(Saved entries)
━━━━━━━━━━━━━━━━

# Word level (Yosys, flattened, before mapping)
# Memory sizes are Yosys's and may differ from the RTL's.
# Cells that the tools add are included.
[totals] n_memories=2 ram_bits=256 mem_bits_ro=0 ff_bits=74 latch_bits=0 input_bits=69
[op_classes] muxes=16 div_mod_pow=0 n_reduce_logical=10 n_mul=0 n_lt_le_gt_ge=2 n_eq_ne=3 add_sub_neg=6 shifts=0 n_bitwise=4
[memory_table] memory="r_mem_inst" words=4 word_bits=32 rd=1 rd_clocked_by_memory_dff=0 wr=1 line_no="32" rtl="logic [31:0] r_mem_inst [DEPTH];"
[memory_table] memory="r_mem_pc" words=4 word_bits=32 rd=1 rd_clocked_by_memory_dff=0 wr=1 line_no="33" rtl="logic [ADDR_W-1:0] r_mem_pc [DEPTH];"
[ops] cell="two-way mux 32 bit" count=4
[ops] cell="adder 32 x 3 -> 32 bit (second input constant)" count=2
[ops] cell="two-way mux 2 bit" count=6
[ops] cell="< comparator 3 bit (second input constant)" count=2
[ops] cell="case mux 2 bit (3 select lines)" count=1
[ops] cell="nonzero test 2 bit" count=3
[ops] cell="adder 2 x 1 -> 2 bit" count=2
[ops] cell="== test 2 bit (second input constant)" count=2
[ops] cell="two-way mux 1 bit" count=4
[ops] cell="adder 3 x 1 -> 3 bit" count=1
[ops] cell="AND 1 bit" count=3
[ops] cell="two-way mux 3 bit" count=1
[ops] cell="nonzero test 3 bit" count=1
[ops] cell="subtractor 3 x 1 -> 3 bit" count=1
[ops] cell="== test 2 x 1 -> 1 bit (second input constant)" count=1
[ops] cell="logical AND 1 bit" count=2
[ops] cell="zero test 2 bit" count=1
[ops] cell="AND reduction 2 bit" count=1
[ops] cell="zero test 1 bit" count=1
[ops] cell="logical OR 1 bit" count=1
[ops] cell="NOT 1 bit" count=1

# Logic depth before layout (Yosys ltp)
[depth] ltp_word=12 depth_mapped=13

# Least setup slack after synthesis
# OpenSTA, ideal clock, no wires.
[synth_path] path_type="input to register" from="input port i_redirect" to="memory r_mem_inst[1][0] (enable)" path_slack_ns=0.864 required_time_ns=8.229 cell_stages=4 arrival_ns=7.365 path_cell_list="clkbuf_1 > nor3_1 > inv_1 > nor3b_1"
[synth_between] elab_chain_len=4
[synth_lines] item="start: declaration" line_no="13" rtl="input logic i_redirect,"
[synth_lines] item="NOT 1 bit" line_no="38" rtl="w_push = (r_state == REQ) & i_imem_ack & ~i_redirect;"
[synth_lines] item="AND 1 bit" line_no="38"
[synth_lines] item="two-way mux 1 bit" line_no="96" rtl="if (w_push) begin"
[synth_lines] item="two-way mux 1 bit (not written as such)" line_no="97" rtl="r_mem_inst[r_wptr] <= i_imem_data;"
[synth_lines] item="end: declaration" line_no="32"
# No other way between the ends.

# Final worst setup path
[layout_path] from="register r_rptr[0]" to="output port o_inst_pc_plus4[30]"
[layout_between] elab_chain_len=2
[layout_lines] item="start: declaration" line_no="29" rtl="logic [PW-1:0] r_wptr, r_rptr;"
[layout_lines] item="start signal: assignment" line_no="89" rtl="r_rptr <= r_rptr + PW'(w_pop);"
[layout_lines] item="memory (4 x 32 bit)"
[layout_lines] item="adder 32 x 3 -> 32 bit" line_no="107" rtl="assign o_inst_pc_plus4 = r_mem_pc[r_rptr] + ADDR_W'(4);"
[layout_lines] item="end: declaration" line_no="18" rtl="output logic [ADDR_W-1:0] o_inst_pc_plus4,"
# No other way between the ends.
File: src/rtl/fg_island_prog_sequencer.sv
// Programming sequencer for one floating-gate island: takes one command at a time, drives the
// column/row decoders, issues a train of timed inject/tunnel/measure pulses and reports status.
module fg_island_prog_sequencer #(
  parameter int unsigned H_BITS    = 4,
  parameter int unsigned V_BITS    = 3,
  parameter int unsigned NUM_COLS  = 10,
  parameter int unsigned NUM_ROWS  = 8,
  parameter int unsigned CNT_W     = 8,
  parameter int unsigned TIM_W     = 16,
  parameter int unsigned SETUP_CYC = 4
) (
  input  logic              clk,
  input  logic              rst_n,
  input  logic              cmd_valid,
  output logic              cmd_ready,
  input  logic [H_BITS-1:0] cmd_col,
  input  logic [V_BITS-1:0] cmd_row,
  input  logic [1:0]        cmd_mode,
  input  logic [CNT_W-1:0]  cmd_pulses,
  input  logic [TIM_W-1:0]  cmd_width,
  input  logic [TIM_W-1:0]  cmd_gap,
  input  logic              abort,
  output logic [H_BITS-1:0] h_addr,
  output logic              h_en,
  output logic [V_BITS-1:0] v_addr,
  output logic              v_en,
  output logic              inj_pulse,
  output logic              tun_pulse,
  output logic              meas_en,
  output logic              busy,
  output logic              rsp_valid,
  input  logic              rsp_ready,
  output logic [1:0]        rsp_status,
  output logic [CNT_W-1:0]  rsp_count
);

  typedef enum logic [2:0] {StIdle, StSetup, StPulse, StGap, StRelease, StResp} state_e;

  localparam logic [1:0] ModeInj     = 2'b00;
  localparam logic [1:0] ModeTun     = 2'b01;
  localparam logic [1:0] ModeMeas    = 2'b10;
  localparam logic [1:0] ModeRsvd    = 2'b11;
  localparam logic [1:0] StatOk      = 2'b00;
  localparam logic [1:0] StatAbort   = 2'b01;
  localparam logic [1:0] StatBadAddr = 2'b10;
  localparam logic [1:0] StatBadCmd  = 2'b11;
  localparam logic [TIM_W-1:0] SetupLoad = TIM_W'(SETUP_CYC - 1);

  state_e           state_q;
  logic [1:0]       mode_q, status_q;
  logic [CNT_W-1:0] pulses_q, cnt_q, cnt_inc;
  logic [TIM_W-1:0] width_q, gap_q, timer_q;
  logic [TIM_W-1:0] timer_dec, width_load, gap_load;
  logic             bad_addr, bad_cmd, last_pulse, timer_done, abortable;
  logic             sel_inj, sel_tun, sel_meas;

  always_comb begin
    bad_addr   = (32'(cmd_col) >= NUM_COLS) || (32'(cmd_row) >= NUM_ROWS);
    bad_cmd    = (cmd_mode == ModeRsvd) || (cmd_pulses == '0) || (cmd_width == '0);
    cnt_inc    = cnt_q + CNT_W'(1);
    last_pulse = (cnt_inc == pulses_q);
    timer_done = (timer_q == '0);
    timer_dec  = timer_q - TIM_W'(1);
    width_load = width_q - TIM_W'(1);
    gap_load   = gap_q - TIM_W'(1);
    abortable  = (state_q == StSetup) || (state_q == StPulse) || (state_q == StGap);
    sel_inj    = (mode_q == ModeInj);
    sel_tun    = (mode_q == ModeTun);
    sel_meas   = (mode_q == ModeMeas);
  end

  always_ff @(posedge clk or negedge rst_n) begin
    if (!rst_n) begin
      state_q    <= StIdle;
      mode_q     <= '0;
      status_q   <= StatOk;
      pulses_q   <= '0;
      cnt_q      <= '0;
      width_q    <= '0;
      gap_q      <= '0;
      timer_q    <= '0;
      cmd_ready  <= 1'b1;
      busy       <= 1'b0;
      h_addr     <= '0;
      h_en       <= 1'b0;
      v_addr     <= '0;
      v_en       <= 1'b0;
      inj_pulse  <= 1'b0;
      tun_pulse  <= 1'b0;
      meas_en    <= 1'b0;
      rsp_valid  <= 1'b0;
      rsp_status <= '0;
      rsp_count  <= '0;
    end else if (abort && abortable) begin
      // A partial pulse is dropped and not counted; enables stay up for the release cycle.
      state_q   <= StRelease;
      status_q  <= StatAbort;
      inj_pulse <= 1'b0;
      tun_pulse <= 1'b0;
      meas_en   <= 1'b0;
    end else begin
      unique case (state_q)
        StIdle: begin
          if (cmd_valid) begin
            mode_q    <= cmd_mode;
            pulses_q  <= cmd_pulses;
            width_q   <= cmd_width;
            gap_q     <= cmd_gap;
            cnt_q     <= '0;
            cmd_ready <= 1'b0;
            if (bad_addr || bad_cmd) begin
              state_q    <= StResp;
              rsp_valid  <= 1'b1;
              rsp_status <= bad_addr ? StatBadAddr : StatBadCmd;
              rsp_count  <= '0;
            end else begin
              state_q <= StSetup;
              busy    <= 1'b1;
              h_addr  <= cmd_col;
              v_addr  <= cmd_row;
              h_en    <= 1'b1;
              v_en    <= 1'b1;
              timer_q <= SetupLoad;
            end
          end
        end
        StSetup, StGap: begin
          if (timer_done) begin
            state_q   <= StPulse;
            timer_q   <= width_load;
            inj_pulse <= sel_inj;
            tun_pulse <= sel_tun;
            meas_en   <= sel_meas;
          end else begin
            timer_q <= timer_dec;
          end
        end
        StPulse: begin
          if (timer_done) begin
            cnt_q <= cnt_inc;
            if (last_pulse || gap_q != '0) begin
              state_q   <= last_pulse ? StRelease : StGap;
              status_q  <= StatOk;
              timer_q   <= gap_load;
              inj_pulse <= 1'b0;
              tun_pulse <= 1'b0;
              meas_en   <= 1'b0;
            end else begin
              // Zero gap: reload and keep the pulse output high for a back-to-back pulse.
              timer_q <= width_load;
            end
          end else begin
            timer_q <= timer_dec;
          end
        end
        StRelease: begin
          state_q    <= StResp;
          busy       <= 1'b0;
          h_en       <= 1'b0;
          v_en       <= 1'b0;
          h_addr     <= '0;
          v_addr     <= '0;
          rsp_valid  <= 1'b1;
          rsp_status <= status_q;
          rsp_count  <= cnt_q;
        end
        StResp: begin
          if (rsp_ready) begin
            state_q    <= StIdle;
            rsp_valid  <= 1'b0;
            rsp_status <= '0;
            rsp_count  <= '0;
            cmd_ready  <= 1'b1;
          end
        end
        default: state_q <= StIdle;
      endcase
    end
  end

endmodule
`config.mk`:
```
export PLATFORM = sky130hd
export DESIGN_NAME = bcd_scan_decoder
export DESIGN_NICKNAME = d
export VERILOG_FILES = /design/src/rtl/bcd_pkg.sv /design/src/rtl/bcd_digit_decode.sv /design/src/rtl/bcd_scan_decoder.sv
export SDC_FILE = /design/constraint.sdc
export NUM_CORES = 1
export LEC_CHECK = 0
export CAP_MARGIN = 20
export CELL_PAD_IN_SITES_DETAIL_PLACEMENT = 1
export CELL_PAD_IN_SITES_GLOBAL_PLACEMENT = 2
export CORE_MARGIN = 2
export CORE_UTILIZATION = 33
export CTS_CLUSTER_DIAMETER = 100
export DETAILED_ROUTE_END_ITERATION = 7
export DONT_BUFFER_PORTS = 1
export GPL_ROUTABILITY_DRIVEN = 0
export PLACE_DENSITY_LB_ADDON = 0.1
export SETUP_SLACK_MARGIN = 0.02
export SLEW_MARGIN = 20
export SYNTH_ARGS = -nofsm -noshare
export SYNTH_HDL_FRONTEND = slang
export SYNTH_SLANG_ARGS = --single-unit
```
`constraint.sdc`:
```
create_clock -name clk -period 2.2 [get_ports clk]
set_input_delay 0.33 -clock clk [delete_from_list [all_inputs] [get_ports clk]]
set_output_delay 0.33 -clock clk [all_outputs]
set_load 0.01 [all_outputs]
```
[src/rtl/axis_pkt_gen.sv]
// AXI4-Stream packet source: one packet of seed + k*step words per accepted start.
// Latency: first beat one cycle after start; one beat per cycle while ready; done one cycle after last handshake.
// Backpressure: holds the current beat (valid/data/last) while ready is low, indefinitely.
// Ports: axi_clk, axi_reset (sync, active-high), start/pkt_len/seed/step (request),
//        m_axis (master stream), busy, done (pulse), pkt_count (completed packets, wraps).
// Option: AXIS_PKT_GEN_CHECKSUM_EN appends an XOR-of-payload beat carrying last.
module axis_pkt_gen
   import axis_pkg::*;
#(
   parameter int DATA_WIDTH = 32,
   parameter int MAX_WORDS  = 8
) (
   input  logic                       axi_clk,
   input  logic                       axi_reset,
   input  logic                       start,
   input  logic [clogb2(MAX_WORDS):0] pkt_len,
   input  logic [DATA_WIDTH-1:0]      seed,
   input  logic [DATA_WIDTH-1:0]      step,
   axis_pkt_gen_if.master             m_axis,
   output logic                       busy,
   output logic                       done,
   output logic [PKT_COUNT_WIDTH-1:0] pkt_count
);

   localparam int LW = clogb2(MAX_WORDS) + 1;
   localparam logic [LW-1:0] MAX_LEN = LW'(MAX_WORDS);
   localparam logic [LW-1:0] ONE     = LW'(1);

   state_t                     state_q, state_n;
   logic [LW-1:0]              cnt_q, cnt_n;
   logic [LW-1:0]              len_q, len_n;
   logic [DATA_WIDTH-1:0]      step_q, step_n;
   logic [DATA_WIDTH-1:0]      data_q, data_n;
   logic                       valid_q, valid_n;
   logic                       last_q, last_n;
   logic                       busy_q, busy_n;
   logic                       done_q, done_n;
   logic [PKT_COUNT_WIDTH-1:0] pcnt_q, pcnt_n;
`ifdef AXIS_PKT_GEN_CHECKSUM_EN
   logic [DATA_WIDTH-1:0]      csum_q, csum_n;
`endif

   logic [LW-1:0] len_eff;
   logic          hs;
   logic          final_beat;

   always_comb begin
      state_n = state_q;
      cnt_n   = cnt_q;
      len_n   = len_q;
      step_n  = step_q;
      data_n  = data_q;
      valid_n = valid_q;
      last_n  = last_q;
      busy_n  = busy_q;
      done_n  = 1'b0;
      pcnt_n  = pcnt_q;
`ifdef AXIS_PKT_GEN_CHECKSUM_EN
      csum_n  = csum_q;
`endif
      // Zero and oversize lengths both mean "as long as allowed".
      len_eff    = (pkt_len == '0 || pkt_len > MAX_LEN) ? MAX_LEN : pkt_len;
      hs         = valid_q && m_axis.ready;
      final_beat = (cnt_q == len_q - ONE);

      case (state_q)
         IDLE: begin
            if (start) begin
               state_n = SEND;
               len_n   = len_eff;
               step_n  = step;
               data_n  = seed;
               cnt_n   = '0;
               valid_n = 1'b1;
               busy_n  = 1'b1;
`ifdef AXIS_PKT_GEN_CHECKSUM_EN
               last_n  = 1'b0;
               csum_n  = '0;
`else
               last_n  = (len_eff == ONE);
`endif
            end
         end
         SEND: begin
            if (hs) begin
`ifdef AXIS_PKT_GEN_CHECKSUM_EN
               csum_n = csum_q ^ data_q;
               if (final_beat) begin
                  // Trailing beat carries the running XOR including this word.
                  state_n = CSUM;
                  data_n  = csum_q ^ data_q;
                  last_n  = 1'b1;
               end else begin
                  cnt_n  = cnt_q + ONE;
                  data_n = data_q + step_q;
               end
`else
               if (final_beat) begin
                  state_n = DONE;
                  valid_n = 1'b0;
                  last_n  = 1'b0;
                  busy_n  = 1'b0;
                  done_n  = 1'b1;
                  pcnt_n  = pcnt_q + 1'b1;
               end else begin
                  cnt_n  = cnt_q + ONE;
                  data_n = data_q + step_q;
                  // Look one beat ahead so last is registered with its word.
                  last_n = ((cnt_q + ONE) == (len_q - ONE));
               end
`endif
            end
         end
`ifdef AXIS_PKT_GEN_CHECKSUM_EN
         CSUM: begin
            if (hs) begin
               state_n = DONE;
               valid_n = 1'b0;
               last_n  = 1'b0;
               busy_n  = 1'b0;
               done_n  = 1'b1;
               pcnt_n  = pcnt_q + 1'b1;
            end
         end
`endif
         DONE: begin
            state_n = IDLE;
         end
         default: begin
            state_n = IDLE;
         end
      endcase
   end

   always_ff @(posedge axi_clk) begin
      if (axi_reset) begin
         state_q <= IDLE;
         cnt_q   <= '0;
         len_q   <= '0;
         step_q  <= '0;
         data_q  <= '0;
         valid_q <= 1'b0;
         last_q  <= 1'b0;
         busy_q  <= 1'b0;
         done_q  <= 1'b0;
         pcnt_q  <= '0;
`ifdef AXIS_PKT_GEN_CHECKSUM_EN
         csum_q  <= '0;
`endif
      end else begin
         state_q <= state_n;
         cnt_q   <= cnt_n;
         len_q   <= len_n;
         step_q  <= step_n;
         data_q  <= data_n;
         valid_q <= valid_n;
         last_q  <= last_n;
         busy_q  <= busy_n;
         done_q  <= done_n;
         pcnt_q  <= pcnt_n;
`ifdef AXIS_PKT_GEN_CHECKSUM_EN
         csum_q  <= csum_n;
`endif
      end
   end

   assign m_axis.valid = valid_q;
   assign m_axis.data  = data_q;
   assign m_axis.last  = last_q;
   assign busy         = busy_q;
   assign done         = done_q;
   assign pkt_count    = pcnt_q;

endmodule
[src/flat_wrapper.sv]
// flat-port wrapper written by rule: the top's interface ports become plain ports
module axis_pkt_gen_flat import axis_pkg::*;
#(
   parameter int DATA_WIDTH = 32,
   parameter int MAX_WORDS  = 8
)
  (axi_clk, axi_reset, start, pkt_len, seed, step, busy, done, pkt_count, m_axis_valid, m_axis_data, m_axis_last, m_axis_ready);
  axis_pkt_gen_if #(.DATA_WIDTH(DATA_WIDTH)) m_axis_i ();
  input  logic axi_clk;
  input  logic axi_reset;
  input  logic start;
  input  logic [clogb2(MAX_WORDS):0] pkt_len;
  input  logic [DATA_WIDTH-1:0] seed;
  input  logic [DATA_WIDTH-1:0] step;
  output logic busy;
  output logic done;
  output logic [PKT_COUNT_WIDTH-1:0] pkt_count;
  output wire logic [$bits(m_axis_i.valid)-1:0] m_axis_valid;
  output wire logic [$bits(m_axis_i.data)-1:0] m_axis_data;
  output wire logic [$bits(m_axis_i.last)-1:0] m_axis_last;
  input wire logic [$bits(m_axis_i.ready)-1:0] m_axis_ready;
  assign m_axis_valid = m_axis_i.valid;
  assign m_axis_data = m_axis_i.data;
  assign m_axis_last = m_axis_i.last;
  assign m_axis_i.ready = m_axis_ready;
  axis_pkt_gen #(.DATA_WIDTH(DATA_WIDTH), .MAX_WORDS(MAX_WORDS)) u_core (.axi_clk(axi_clk), .axi_reset(axi_reset), .start(start), .pkt_len(pkt_len), .seed(seed), .step(step), .m_axis(m_axis_i), .busy(busy), .done(done), .pkt_count(pkt_count));
endmodule
[config.mk]
export PLATFORM = sky130hd
export DESIGN_NAME = axis_pkt_gen_flat
export DESIGN_NICKNAME = d
export VERILOG_FILES = /design/src/rtl/axis_pkg.sv /design/src/rtl/axis_pkt_gen_if.sv /design/src/rtl/axis_pkt_gen.sv /design/src/flat_wrapper.sv
export SDC_FILE = /design/constraint.sdc
export NUM_CORES = 1
export LEC_CHECK = 0
export BUFFER_PORTS_ARGS = -buffer_cell sky130_fd_sc_hd__buf_4
export CORE_ASPECT_RATIO = 1.4
export CORE_MARGIN = 5
export CORE_UTILIZATION = 45
export CTS_CLUSTER_SIZE = 16
export DETAILED_ROUTE_END_ITERATION = 7
export PLACE_DENSITY = 0.68
export SYNTH_ARGS = -nofsm -noshare
export SYNTH_HDL_FRONTEND = slang
export SYNTH_SLANG_ARGS = --single-unit
[constraint.sdc]
create_clock -name axi_clk -period 5.72 [get_ports axi_clk]
set_input_delay 1.144 -clock axi_clk [delete_from_list [all_inputs] [get_ports axi_clk]]
set_output_delay 1.144 -clock axi_clk [all_outputs]
set_load 0.02 [all_outputs]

━━━━━━━━━━━━━━━━

From the entries, report every line in which the string "nonzero" occurs.

## Response:
[ops] cell="nonzero test 2 bit" count=3
[ops] cell="nonzero test 3 bit" count=1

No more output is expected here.